**RECORDED INFORMATION**

File: src/rtl/vga_sync_to_stream.sv
// Converts VGA-timed pixels (active-low vs/hs/blank) into a valid-qualified
// stream with row/col coordinates, frame markers and sticky geometry error flags.
module vga_sync_to_stream #(
    parameter int unsigned WIDTH        = 640,
    parameter int unsigned HEIGHT       = 480,
    parameter int unsigned PIXEL_DEPTH  = 8,
    parameter int unsigned COORD_WIDTH  = 13,
    parameter int unsigned FCOUNT_WIDTH = 16
) (
    input  logic                    clk,
    input  logic                    reset_n,
    input  logic                    vs_ni,
    input  logic                    hs_ni,
    input  logic                    blank_ni,
    input  logic [PIXEL_DEPTH-1:0]  input_R,
    input  logic [PIXEL_DEPTH-1:0]  input_G,
    input  logic [PIXEL_DEPTH-1:0]  input_B,
    input  logic                    err_clr,
    output logic [PIXEL_DEPTH-1:0]  output_R,
    output logic [PIXEL_DEPTH-1:0]  output_G,
    output logic [PIXEL_DEPTH-1:0]  output_B,
    output logic                    valid,
    output logic [COORD_WIDTH-1:0]  row,
    output logic [COORD_WIDTH-1:0]  col,
    output logic                    sof,
    output logic                    eol,
    output logic                    eof,
    output logic                    line_err,
    output logic                    frame_err,
    output logic [FCOUNT_WIDTH-1:0] frame_count
);

    localparam logic [COORD_WIDTH-1:0] W_C    = COORD_WIDTH'(WIDTH);
    localparam logic [COORD_WIDTH-1:0] H_C    = COORD_WIDTH'(HEIGHT);
    localparam logic [COORD_WIDTH-1:0] W_LAST = COORD_WIDTH'(WIDTH - 1);
    localparam logic [COORD_WIDTH-1:0] H_LAST = COORD_WIDTH'(HEIGHT - 1);

    typedef enum logic {
        SYNC_WAIT,
        FRAME
    } state_t;

    state_t state, state_next;

    logic                    vs_prev, blank_prev;
    logic [COORD_WIDTH-1:0]  row_cnt, col_cnt;
    logic [COORD_WIDTH-1:0]  row_cnt_next, col_cnt_next, row_after_eol;

    logic [PIXEL_DEPTH-1:0]  r_next, g_next, b_next;
    logic                    valid_next, sof_next, eol_next, eof_next;
    logic [COORD_WIDTH-1:0]  row_next, col_next;
    logic                    line_set, frame_set;
    logic                    line_err_next, frame_err_next;
    logic [FCOUNT_WIDTH-1:0] fcount_next;

    logic vs_edge, blank_fall, accept;

    assign vs_edge    = vs_prev & ~vs_ni;
    assign blank_fall = blank_prev & ~blank_ni;
    assign accept     = blank_ni & vs_ni;

    always_ff @(posedge clk or negedge reset_n) begin
        if (!reset_n) begin
            state <= SYNC_WAIT;
        end else begin
            state <= state_next;
        end
    end

    always_comb begin
        state_next = state;
        if (state == SYNC_WAIT && vs_edge) begin
            state_next = FRAME;
        end
    end

    always_comb begin
        r_next         = output_R;
        g_next         = output_G;
        b_next         = output_B;
        valid_next     = 1'b0;
        row_next       = row;
        col_next       = col;
        sof_next       = 1'b0;
        eol_next       = 1'b0;
        eof_next       = 1'b0;
        row_cnt_next   = row_cnt;
        col_cnt_next   = col_cnt;
        row_after_eol  = row_cnt;
        fcount_next    = frame_count;
        line_set       = 1'b0;
        frame_set      = 1'b0;

        case (state)
            SYNC_WAIT: begin
                if (vs_edge) begin
                    row_cnt_next = '0;
                    col_cnt_next = '0;
                end
            end
            FRAME: begin
                if (accept) begin
                    if (!hs_ni) begin
                        frame_set = 1'b1;
                    end
                    if (col_cnt < W_C && row_cnt < H_C) begin
                        valid_next   = 1'b1;
                        r_next       = input_R;
                        g_next       = input_G;
                        b_next       = input_B;
                        row_next     = row_cnt;
                        col_next     = col_cnt;
                        sof_next     = (row_cnt == '0) && (col_cnt == '0);
                        eol_next     = (col_cnt == W_LAST);
                        eof_next     = (row_cnt == H_LAST) && (col_cnt == W_LAST);
                        col_cnt_next = col_cnt + 1'b1;
                    end else begin
                        col_cnt_next = (col_cnt < W_C) ? col_cnt + 1'b1 : W_C;
                        if (col_cnt >= W_C) begin
                            line_set = 1'b1;
                        end
                        if (row_cnt >= H_C) begin
                            frame_set = 1'b1;
                        end
                    end
                end

                // Line end is evaluated before the vs check so that a short
                // final line still counts toward the row total it reports.
                if (blank_fall) begin
                    if (col_cnt != W_C) begin
                        line_set = 1'b1;
                    end
                    row_after_eol = (row_cnt < H_C) ? row_cnt + 1'b1 : H_C;
                    row_cnt_next  = row_after_eol;
                    col_cnt_next  = '0;
                end

                if (vs_edge) begin
                    if (row_after_eol != H_C) begin
                        frame_set = 1'b1;
                    end else begin
                        fcount_next = frame_count + 1'b1;
                    end
                    row_cnt_next = '0;
                    col_cnt_next = '0;
                end
            end
            default: begin
            end
        endcase

        line_err_next  = line_set  | (line_err  & ~err_clr);
        frame_err_next = frame_set | (frame_err & ~err_clr);
    end

    always_ff @(posedge clk or negedge reset_n) begin
        if (!reset_n) begin
            vs_prev     <= 1'b1;
            blank_prev  <= 1'b1;
            row_cnt     <= '0;
            col_cnt     <= '0;
            output_R    <= '0;
            output_G    <= '0;
            output_B    <= '0;
            valid       <= 1'b0;
            row         <= '0;
            col         <= '0;
            sof         <= 1'b0;
            eol         <= 1'b0;
            eof         <= 1'b0;
            line_err    <= 1'b0;
            frame_err   <= 1'b0;
            frame_count <= '0;
        end else begin
            vs_prev     <= vs_ni;
            blank_prev  <= blank_ni;
            row_cnt     <= row_cnt_next;
            col_cnt     <= col_cnt_next;
            output_R    <= r_next;
            output_G    <= g_next;
            output_B    <= b_next;
            valid       <= valid_next;
            row         <= row_next;
            col         <= col_next;
            sof         <= sof_next;
            eol         <= eol_next;
            eof         <= eof_next;
            line_err    <= line_err_next;
            frame_err   <= frame_err_next;
            frame_count <= fcount_next;
        end
    end

endmodule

**YOUR GOAL**
Down to the last line, reproduce the entries above precisely.

**ANSWER AREA**
File: src/rtl/vga_sync_to_stream.sv
// Converts VGA-timed pixels (active-low vs/hs/blank) into a valid-qualified
// stream with row/col coordinates, frame markers and sticky geometry error flags.
module vga_sync_to_stream #(
    parameter int unsigned WIDTH        = 640,
    parameter int unsigned HEIGHT       = 480,
    parameter int unsigned PIXEL_DEPTH  = 8,
    parameter int unsigned COORD_WIDTH  = 13,
    parameter int unsigned FCOUNT_WIDTH = 16
) (
    input  logic                    clk,
    input  logic                    reset_n,
    input  logic                    vs_ni,
    input  logic                    hs_ni,
    input  logic                    blank_ni,
    input  logic [PIXEL_DEPTH-1:0]  input_R,
    input  logic [PIXEL_DEPTH-1:0]  input_G,
    input  logic [PIXEL_DEPTH-1:0]  input_B,
    input  logic                    err_clr,
    output logic [PIXEL_DEPTH-1:0]  output_R,
    output logic [PIXEL_DEPTH-1:0]  output_G,
    output logic [PIXEL_DEPTH-1:0]  output_B,
    output logic                    valid,
    output logic [COORD_WIDTH-1:0]  row,
    output logic [COORD_WIDTH-1:0]  col,
    output logic                    sof,
    output logic                    eol,
    output logic                    eof,
    output logic                    line_err,
    output logic                    frame_err,
    output logic [FCOUNT_WIDTH-1:0] frame_count
);

    localparam logic [COORD_WIDTH-1:0] W_C    = COORD_WIDTH'(WIDTH);
    localparam logic [COORD_WIDTH-1:0] H_C    = COORD_WIDTH'(HEIGHT);
    localparam logic [COORD_WIDTH-1:0] W_LAST = COORD_WIDTH'(WIDTH - 1);
    localparam logic [COORD_WIDTH-1:0] H_LAST = COORD_WIDTH'(HEIGHT - 1);

    typedef enum logic {
        SYNC_WAIT,
        FRAME
    } state_t;

    state_t state, state_next;

    logic                    vs_prev, blank_prev;
    logic [COORD_WIDTH-1:0]  row_cnt, col_cnt;
    logic [COORD_WIDTH-1:0]  row_cnt_next, col_cnt_next, row_after_eol;

    logic [PIXEL_DEPTH-1:0]  r_next, g_next, b_next;
    logic                    valid_next, sof_next, eol_next, eof_next;
    logic [COORD_WIDTH-1:0]  row_next, col_next;
    logic                    line_set, frame_set;
    logic                    line_err_next, frame_err_next;
    logic [FCOUNT_WIDTH-1:0] fcount_next;

    logic vs_edge, blank_fall, accept;

    assign vs_edge    = vs_prev & ~vs_ni;
    assign blank_fall = blank_prev & ~blank_ni;
    assign accept     = blank_ni & vs_ni;

    always_ff @(posedge clk or negedge reset_n) begin
        if (!reset_n) begin
            state <= SYNC_WAIT;
        end else begin
            state <= state_next;
        end
    end

    always_comb begin
        state_next = state;
        if (state == SYNC_WAIT && vs_edge) begin
            state_next = FRAME;
        end
    end

    always_comb begin
        r_next         = output_R;
        g_next         = output_G;
        b_next         = output_B;
        valid_next     = 1'b0;
        row_next       = row;
        col_next       = col;
        sof_next       = 1'b0;
        eol_next       = 1'b0;
        eof_next       = 1'b0;
        row_cnt_next   = row_cnt;
        col_cnt_next   = col_cnt;
        row_after_eol  = row_cnt;
        fcount_next    = frame_count;
        line_set       = 1'b0;
        frame_set      = 1'b0;

        case (state)
            SYNC_WAIT: begin
                if (vs_edge) begin
                    row_cnt_next = '0;
                    col_cnt_next = '0;
                end
            end
            FRAME: begin
                if (accept) begin
                    if (!hs_ni) begin
                        frame_set = 1'b1;
                    end
                    if (col_cnt < W_C && row_cnt < H_C) begin
                        valid_next   = 1'b1;
                        r_next       = input_R;
                        g_next       = input_G;
                        b_next       = input_B;
                        row_next     = row_cnt;
                        col_next     = col_cnt;
                        sof_next     = (row_cnt == '0) && (col_cnt == '0);
                        eol_next     = (col_cnt == W_LAST);
                        eof_next     = (row_cnt == H_LAST) && (col_cnt == W_LAST);
                        col_cnt_next = col_cnt + 1'b1;
                    end else begin
                        col_cnt_next = (col_cnt < W_C) ? col_cnt + 1'b1 : W_C;
                        if (col_cnt >= W_C) begin
                            line_set = 1'b1;
                        end
                        if (row_cnt >= H_C) begin
                            frame_set = 1'b1;
                        end
                    end
                end

                // Line end is evaluated before the vs check so that a short
                // final line still counts toward the row total it reports.
                if (blank_fall) begin
                    if (col_cnt != W_C) begin
                        line_set = 1'b1;
                    end
                    row_after_eol = (row_cnt < H_C) ? row_cnt + 1'b1 : H_C;
                    row_cnt_next  = row_after_eol;
                    col_cnt_next  = '0;
                end

                if (vs_edge) begin
                    if (row_after_eol != H_C) begin
                        frame_set = 1'b1;
                    end else begin
                        fcount_next = frame_count + 1'b1;
                    end
                    row_cnt_next = '0;
                    col_cnt_next = '0;
                end
            end
            default: begin
            end
        endcase

        line_err_next  = line_set  | (line_err  & ~err_clr);
        frame_err_next = frame_set | (frame_err & ~err_clr);
    end

    always_ff @(posedge clk or negedge reset_n) begin
        if (!reset_n) begin
            vs_prev     <= 1'b1;
            blank_prev  <= 1'b1;
            row_cnt     <= '0;
            col_cnt     <= '0;
            output_R    <= '0;
            output_G    <= '0;
            output_B    <= '0;
            valid       <= 1'b0;
            row         <= '0;
            col         <= '0;
            sof         <= 1'b0;
            eol         <= 1'b0;
            eof         <= 1'b0;
            line_err    <= 1'b0;
            frame_err   <= 1'b0;
            frame_count <= '0;
        end else begin
            vs_prev     <= vs_ni;
            blank_prev  <= blank_ni;
            row_cnt     <= row_cnt_next;
            col_cnt     <= col_cnt_next;
            output_R    <= r_next;
            output_G    <= g_next;
            output_B    <= b_next;
            valid       <= valid_next;
            row         <= row_next;
            col         <= col_next;
            sof         <= sof_next;
            eol         <= eol_next;
            eof         <= eof_next;
            line_err    <= line_err_next;
            frame_err   <= frame_err_next;
            frame_count <= fcount_next;
        end
    end

endmodule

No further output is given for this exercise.